+++ Records for processing

--- src/rtl/op2_field_decode.sv ---
// Combinational decode of a data-processing word into its operand-2 form and fields.
module op2_field_decode
  import shifter_pkg::*;
(
  input  logic [31:0] inst_i,
  output op2_dec_t    dec_o
);

  logic [1:0] sh_type;
  logic       unused_inst;

  assign sh_type     = inst_i[InstShTypeLsb +: 2];
  assign unused_inst = ^{inst_i[31:26], inst_i[24:12]};

  always_comb begin
    dec_o          = '0;
    dec_o.rm       = inst_i[InstRmLsb +: 4];
    dec_o.rs       = inst_i[InstRsLsb +: 4];
    if (inst_i[InstI]) begin
      dec_o.form     = FormRotImm;
      dec_o.imm_data = {24'd0, inst_i[InstImm8Lsb +: 8]};
      dec_o.imm_amt  = {3'd0, inst_i[InstRotLsb +: 4], 1'b0};
      dec_o.shift_op = {ShRor, 1'b1};
    end else if (!inst_i[InstShReg]) begin
      dec_o.form     = FormImmSh;
      dec_o.imm_amt  = {3'd0, inst_i[InstShamtLsb +: 5]};
      dec_o.shift_op = {sh_type, 1'b0};
    end else if (!inst_i[InstMulBit]) begin
      dec_o.form     = FormRegSh;
      dec_o.shift_op = {sh_type, 1'b1};
    end else begin
      // Multiply/extension space: all data fields stay zero
      dec_o.form     = FormErr;
    end
  end

endmodule

--- src/rtl/op2_shift_ctrl.sv ---
// Operand-2 front end: fetches Rm/Rs through one RF read port and presents a registered
// shifter command (data, amount, op, carry) behind a valid/ready handshake.
module op2_shift_ctrl
  import shifter_pkg::*;
#(
  parameter logic [31:0] PC_OFS_IMM = PcOfsImmDefault,
  parameter logic [31:0] PC_OFS_REG = PcOfsRegDefault
) (
  input  logic        clk,
  input  logic        rst_n,
  input  logic [31:0] inst,
  input  logic        inst_valid,
  output logic        inst_ready,
  input  logic        Carry_flag_in,
  input  logic [31:0] pc_in,
  output logic [3:0]  rf_raddr,
  input  logic [31:0] rf_rdata,
  output logic [31:0] Shift_Data,
  output logic [7:0]  Shift_Num,
  output logic [2:0]  SHIFT_OP,
  output logic        Carry_flag,
  output logic        out_err,
  output logic        out_valid,
  input  logic        out_ready
);

  state_e      state_q, state_d;
  logic [31:0] inst_q, inst_d;
  logic [31:0] pc_q, pc_d;
  logic [31:0] shift_data_q, shift_data_d;
  logic [7:0]  shift_num_q, shift_num_d;
  logic [2:0]  shift_op_q, shift_op_d;
  logic        carry_q, carry_d;
  logic        err_q, err_d;
  logic [3:0]  raddr_q, raddr_d;

  op2_dec_t    dec;
  logic [31:0] dec_inst;
  logic [31:0] pc_ofs;
  logic [31:0] rd_val;

  // Decode the live word while idle, the latched word afterwards
  assign dec_inst = (state_q == StIdle) ? inst : inst_q;

  op2_field_decode u_decode (
    .inst_i (dec_inst),
    .dec_o  (dec)
  );

  assign pc_ofs = (dec.form == FormImmSh) ? PC_OFS_IMM : PC_OFS_REG;
  assign rd_val = (raddr_q == 4'hf) ? (pc_q + pc_ofs) : rf_rdata;

  always_comb begin
    state_d      = state_q;
    inst_d       = inst_q;
    pc_d         = pc_q;
    shift_data_d = shift_data_q;
    shift_num_d  = shift_num_q;
    shift_op_d   = shift_op_q;
    carry_d      = carry_q;
    err_d        = err_q;
    raddr_d      = raddr_q;
    unique case (state_q)
      StIdle: begin
        if (inst_valid) begin
          inst_d       = inst;
          pc_d         = pc_in;
          carry_d      = Carry_flag_in;
          shift_data_d = dec.imm_data;
          shift_num_d  = dec.imm_amt;
          shift_op_d   = dec.shift_op;
          err_d        = (dec.form == FormErr);
          if (dec.form == FormRotImm || dec.form == FormErr) begin
            state_d = StOut;
          end else begin
            state_d = StRdRm;
            raddr_d = dec.rm;
          end
        end
      end
      StRdRm: begin
        shift_data_d = rd_val;
        if (dec.form == FormRegSh) begin
          raddr_d = dec.rs;
          state_d = StRdRs;
        end else begin
          state_d = StOut;
        end
      end
      StRdRs: begin
        // Only Rs[7:0] matters; larger amounts reach the shifter unchanged
        shift_num_d = rd_val[7:0];
        state_d     = StOut;
      end
      StOut: begin
        if (out_ready) state_d = StIdle;
      end
      default: state_d = StIdle;
    endcase
  end

  always_ff @(posedge clk or negedge rst_n) begin
    if (!rst_n) begin
      state_q      <= StIdle;
      inst_q       <= '0;
      pc_q         <= '0;
      shift_data_q <= '0;
      shift_num_q  <= '0;
      shift_op_q   <= '0;
      carry_q      <= 1'b0;
      err_q        <= 1'b0;
      raddr_q      <= '0;
    end else begin
      state_q      <= state_d;
      inst_q       <= inst_d;
      pc_q         <= pc_d;
      shift_data_q <= shift_data_d;
      shift_num_q  <= shift_num_d;
      shift_op_q   <= shift_op_d;
      carry_q      <= carry_d;
      err_q        <= err_d;
      raddr_q      <= raddr_d;
    end
  end

  assign inst_ready = (state_q == StIdle);
  assign out_valid  = (state_q == StOut);
  assign rf_raddr   = raddr_q;
  assign Shift_Data = shift_data_q;
  assign Shift_Num  = shift_num_q;
  assign SHIFT_OP   = shift_op_q;
  assign Carry_flag = carry_q;
  assign out_err    = err_q;

endmodule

++++++

* Problem to solve: Reproduce exactly the line containing "assign Carry_flag = carry_q;" and every line after it through the end of the records above, and nothing else.

* Finished exercise:
  assign Carry_flag = carry_q;
  assign out_err    = err_q;

endmodule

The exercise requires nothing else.